It’s pretty clear here that traversing a jagged array sequentially is hugely faster than traversing an equivalent rectangular array. The primary reason, it turns out, is array bounds checking. When accessing array[i, j], the runtime has to check the bounds of both indexes. You would think that it would have to do the same thing for the jagged array, but the compiler optimizes the code to something akin to this:
private int SimpleSumJagged2(byte[][] array, int rows, int cols)
{
var SimpleSum = 0;
for (var i = 0; i < rows; ++i)
{
var theRow = array[i];
for (var j = 0; j < cols; ++j)
{
SimpleSum += theRow[j];
}
}
return SimpleSum;
}
So the inner loop only has to do one bounds check per iteration.
In addition, a simple array (i.e. byte[]) is treated differently. It is assumed to be 0-based, so that indexing is a matter of arrayBase + (index * size). The jagged array is a simple array of simple arrays, making indexing faster. See this Stack Overflow answer for a little more detail.
Rectangular arrays, on the other hand, can have non-zero bases. Not in C#, but the C# compiler generates code to be used by the runtime Array class implementation. Indexing into one of these arrays requires a little more math: arrayBase + ((i - dim1Base) * (size * cols)) + ((j - dim2Base) * size) (where dim1Base and dim2Base are the base indexes for each dimension). The compiler can optimize some of that, but it should be obvious that it can’t eliminate all of the extra work.
It’s important not to dismiss the first test as irrelevant. Whereas the second test shows that jagged arrays can be faster than rectangular arrays, the first test shows that other factors can easily defeat any potential gain realized by using the “more efficient” data structure. In this case, simply accessing a class-scope variable in the inner loop made the compiler optimizations meaningless.
I ran another test that modified each byte in the array. The idea here was to eliminate as much as possible all external factors. Here are the test methods.

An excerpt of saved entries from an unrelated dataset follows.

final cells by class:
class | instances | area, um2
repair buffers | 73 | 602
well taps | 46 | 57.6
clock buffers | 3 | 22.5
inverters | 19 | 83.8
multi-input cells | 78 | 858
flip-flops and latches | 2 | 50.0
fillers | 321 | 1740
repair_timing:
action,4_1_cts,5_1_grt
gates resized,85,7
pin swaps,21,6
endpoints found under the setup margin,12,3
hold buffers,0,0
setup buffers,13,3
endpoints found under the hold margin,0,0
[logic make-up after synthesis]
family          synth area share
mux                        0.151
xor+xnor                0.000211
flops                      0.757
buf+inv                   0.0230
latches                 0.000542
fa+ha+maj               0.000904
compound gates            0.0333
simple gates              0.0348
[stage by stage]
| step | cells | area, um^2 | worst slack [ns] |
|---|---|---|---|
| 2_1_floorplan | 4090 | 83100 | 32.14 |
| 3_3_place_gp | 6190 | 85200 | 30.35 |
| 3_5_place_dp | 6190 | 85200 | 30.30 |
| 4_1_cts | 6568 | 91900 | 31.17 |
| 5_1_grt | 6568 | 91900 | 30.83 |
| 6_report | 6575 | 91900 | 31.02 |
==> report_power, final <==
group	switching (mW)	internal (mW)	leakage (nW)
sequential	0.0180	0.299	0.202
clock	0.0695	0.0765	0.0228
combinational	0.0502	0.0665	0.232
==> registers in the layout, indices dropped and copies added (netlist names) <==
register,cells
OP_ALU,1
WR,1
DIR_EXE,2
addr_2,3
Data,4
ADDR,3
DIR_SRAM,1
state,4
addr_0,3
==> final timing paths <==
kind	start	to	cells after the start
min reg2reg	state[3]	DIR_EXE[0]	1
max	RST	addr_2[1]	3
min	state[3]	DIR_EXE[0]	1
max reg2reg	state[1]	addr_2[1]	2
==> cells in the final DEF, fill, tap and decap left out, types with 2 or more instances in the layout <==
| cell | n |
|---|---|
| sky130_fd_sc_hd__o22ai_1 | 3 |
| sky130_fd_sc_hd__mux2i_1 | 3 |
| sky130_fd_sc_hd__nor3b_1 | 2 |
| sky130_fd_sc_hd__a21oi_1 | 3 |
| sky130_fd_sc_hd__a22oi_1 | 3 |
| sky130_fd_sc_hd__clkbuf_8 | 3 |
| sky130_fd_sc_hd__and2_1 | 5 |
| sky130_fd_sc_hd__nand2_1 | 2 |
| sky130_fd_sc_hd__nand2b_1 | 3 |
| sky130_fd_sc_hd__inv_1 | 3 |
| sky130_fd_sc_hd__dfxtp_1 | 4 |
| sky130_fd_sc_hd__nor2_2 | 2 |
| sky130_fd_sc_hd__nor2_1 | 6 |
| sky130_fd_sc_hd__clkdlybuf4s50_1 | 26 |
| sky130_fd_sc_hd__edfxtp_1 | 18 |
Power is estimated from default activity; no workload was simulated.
==> design.v <==
`timescale 1ns / 1ps
module fulladder(s,c1,a,b,c0);
		input a,b,c0;
		output s,c1;
		wire x,y,z;
		halfadder ha1(x,y,a,b);
		xor u2(s,x,c0);
		and u3(z,x,c0);
		or u4 (c1,y,z);
endmodule
`timescale 1ns / 1ps
module halfadder(s,c,a,b);
	input a,b;
	output s,c;
	xor x(s,a,b);
	and y(c,a,b);
endmodule
`timescale 1ns / 1ps
module fourbit_with_delay(
        output [3:0] Sum,
    output Cout,
    input [3:0] A,B,
    input Cin
	 );
wire c1,c2,c3;
 fulladder FA1(Sum[0],c1,A[0],B[0],Cin),
    FA2(Sum[1],c2,A[1],B[1],c1),
    FA3(Sum[2],c3,A[2],B[2],c2),
    FA4(Sum[3],Cout,A[3],B[3],c3);
endmodule
==> run.sh <==
#!/bin/bash
# OpenROAD 26Q1-2900-gdf79404cd8, Yosys 0.63+post, stock flow scripts
make -C /OpenROAD-flow-scripts/flow DESIGN_CONFIG=/design/flow/config.mk WORK_HOME=/design/flow/orfs finish
==> config.mk <==
export PLATFORM = sky130hd
export DESIGN_NAME = fourbit_with_delay
export DESIGN_NICKNAME = fourbit_with_delay
export VERILOG_FILES = /design/flow/design.v
export SDC_FILE = /design/flow/constraint.sdc
export NUM_CORES = 4
export LEC_CHECK = 1
export CORE_AREA = 10 10 70 70
export DIE_AREA = 0 0 80 80
==> constraint.sdc <==
current_design fourbit_with_delay

set clk_period 5.0
set clk_io_pct 0.2

create_clock -name clk0 -period $clk_period

set non_clock_inputs [all_inputs -no_clocks]
set_input_delay [expr $clk_period * $clk_io_pct] -clock clk0 $non_clock_inputs
set_output_delay [expr $clk_period * $clk_io_pct] -clock clk0 [all_outputs]
==> impl_metrics.yaml <==
# synthesis and place-and-route metrics
placed_design:
  place_congestion: 0.789
  port_buffers: 14
  placed_cells: 74
  postPlaceCellArea_um2: 315
  dp_hpwl_um: 415
  place_ws_ns: 0.512
global_routing:
  grt_max_degree: 2
  grt_use_total_pct: 1.18
  grt_pass1_vias: 119
  antenna_found_initial: 0
  overflow: 0
  grt_first_pass_wirelength_um: 586
logic_synthesis:
  avgSynthCellArea_um2: 8.20
  synth_cell_types: 3
  yosysWarnings: 0
  yosysTopAreaCellShare_pct: 54.2
  ys_cells: 18
  yosys-stat-area_um2: 148
  ys_seq_share_pct: 0
  synthTopCellsByArea: "fa_1 (54%), inv_1 (25%), buf_4 (20%)"
  synth_area_um2: 148
  synthCells: 18
  yosysTopAreaCell: "fa_1"
detailed_routing:
  routed-via-count: 120
  wl_per_cell_um: 5.54
  first_iter_violations: 0
  antenna_cells: 0
  route.detailed.drc: 0
  wl_um: 410
  vias_per_cell: 1.62
  ant_nets: 0
  dr.pass1.iters: 1
sta:
  setup_tns_ns: 0
  hold_viol: 0
  period_used_pct: 89.2
  worst_slew_pin_slew_ns: 0.120
  relSlewSlack_pct: 91.9
  finalSetupViolCount: 0
  fin_crit_ns: 4.46
  max_freq_mhz: 224
  slew_violations: 0
  rsz0062_at_grt: "no"
  setup_slack_ns: 0.539
  whs_ns: 3.04
power:
  leakage_nw: 0.137
  p_per_area_nw_per_um2: 90.5
  ir_worst_vdd_mv: 0.0261
worst_hold_path:
  hp-class: "primary input to primary output"
  min_to: "Sum[0]"
  hold_depth: 5
  min_from: "Cin"
worst_setup_path:
  startpoint_type: "primary input"
  max_stage_delay_ns: 0.47
  crit_path_top_delay_cell: "clkdlybuf4s50_1"
  cp.arrival_ns: 3.46
  crit_path_max_fanout: 1
  path_cells: "clkdlybuf4s50_1 -> inv_1 -> fa_1 -> inv_1 -> fa_1 -> fa_1 -> inv_1 -> fa_1 -> inv_1 -> clkdlybuf4s50_1"
  cp.required_ns: 4.00
  path_delay_family: "adder cells"
  crit_buf_inv: 6
  crit_path_end_kind: "primary output"
  crit_type: "primary input to primary output"
flow_run:
  drv_cap: 0
  tool_warnings: 32
final_layout:
  layout-drive-gt1-share_pct: 0
  flop_area_um2: 0
  clkbuf_count: 0
  flops: 0
  final_cells: 74
  stdcell_area_um2: 315
  syn_to_final_growth_pct: 114
clock_tree:
  ctsResizeCount: 0
  post_cts_buffers: 0
  cts-hold-fix-buffers: 0
floorplanning:
  fp.dieW_um: 80
  fp.dieArea_um2: 6400
  fp_util_pct: 4.32
  core-area_um2: 3420
  rows: 21
  fp.dieH_um: 80
  ios: 14
outcome:
  outcome: "completed"
## synth_stat cells (all sizes together)
library cell / count
inv: 10
fa: 4
buf: 4
## logic make-up after synthesis
logic type | Yosys count | share of synthesized area (%)
buffers and inverters | 14 | 45.8
adders and majority gates | 4 | 54.2
## worst max path at each step
stage	startpoint	end	slack, ns	cells past startpoint
CTS	B[0]	Sum[3]	0.51	10
global route	B[0]	Sum[3]	0.33	10
finish	B[0]	Sum[3]	0.54	10
## power by group
group | leakage, nW | total, mW | switching, mW | internal [mW]
logic | 0.137 | 0.0285 | 0.00819 | 0.0203
registers | 0 | 0 | 0 | 0
clock network | 0 | 0 | 0 | 0
total | 0.137 | 0.0285 | 0.00819 | 0.0203
## per-stage QoR
| step | total power [mW] | util (%) |
|---|---|---|
| 3_5_place_dp | 0.0291 | 9.23 |
| 6_report | 0.0285 | 9.23 |
| 5_1_grt | 0.0329 | 9.23 |
| 2_1_floorplan | 0.0137 | - |
| 3_3_place_gp | 0.0289 | 9.23 |
| 4_1_cts | 0.0292 | 9.23 |
## layer usage
metal	share of wire, %	track usage (%)	vias up
li1	-	-	60
met1	52	1.81	46
met2	19	1.28	14
met3	28	0.909	0
met4	0	0	0
met5	0	0	-
## final cells by class
type | count | area, um2
fillers | 408 | 3100
inverters | 10 | 37.5
multi-input cells | 4 | 80.1
well taps | 46 | 57.6
repair buffers | 14 | 140
## cell usage in the layout, fill, tap and decap left out, drive strengths merged
| master | n |
|---|---|
| clkdlybuf4s50 | 14 |
| fa | 4 |
| inv | 10 |
Power is estimated from default activity; no workload was simulated.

private void SimpleTraversalRect(byte[,] array, int rows, int cols)
{
for (var i = 0; i < rows; ++i)
{
for (var j = 0; j < cols; ++j)
{
array[i, j] = (byte)(255 - array[i, j]);
}
}
}
private void SimpleTraversalJagged(byte[][] array, int rows, int cols)
{
for (var i = 0; i < rows; ++i)
{
for (var j = 0; j < cols; ++j)
{
array[i][j] = (byte)(255 - array[i][j]);
}
}
}
The timings are pretty much what you expect: 40 ms for the rectangular array and 24 ms for the jagged array.
Then I thought I’d do a little optimization myself by venturing into the world of unsafe code and pointers. The result looks more like C than C#, but it does show that you can optimize access to a rectangular array.
private void OptimizedTraversalRect(byte[,] array, int rows, int cols)
{
long count = (((long)rows) * cols)/3;
unsafe
{
fixed (byte* pArray = array)
{
byte* p = pArray;
while (count-- > 0)
{
*p++ = (byte)(255 - *p);
*p++ = (byte)(255 - *p);
*p++ = (byte)(255 - *p);
}
}
}
}
private void OptimizedTraversalJagged(byte[][] array, int rows, int cols)
{
for (var i = 0; i < rows; ++i)
{
unsafe
{
int count = cols/3;
fixed (byte* pArray = array[i])
{
byte* p = pArray;
while (count-- > 0)
{
*p++ = (byte)(255 - *p);
*p++ = (byte)(255 - *p);
*p++ = (byte)(255 - *p);
}
}
}
}
}
The timings here are exactly what I expected: 24 ms for the rectangular array and 24 ms for the jagged array. Actually, the rectangular array version is slightly faster, on average, because it doesn’t have to do as much work. Interestingly, if I don’t unroll the inner loop (i.e. only do one operation per iteration), both versions take longer than the original, un-optimized rectangular array version. The compiler is smarter than you think. I was able to outperform the compiler here only because I know that the array’s width is a multiple of three, and it was safe to unroll the loop.
Note that there’s a reason that code is considered unsafe: using the pointer, I circumvent any array bounds checking. Between that and eliminating the indexing calculations, I made traversing the rectangular array a simple sequential walk through memory.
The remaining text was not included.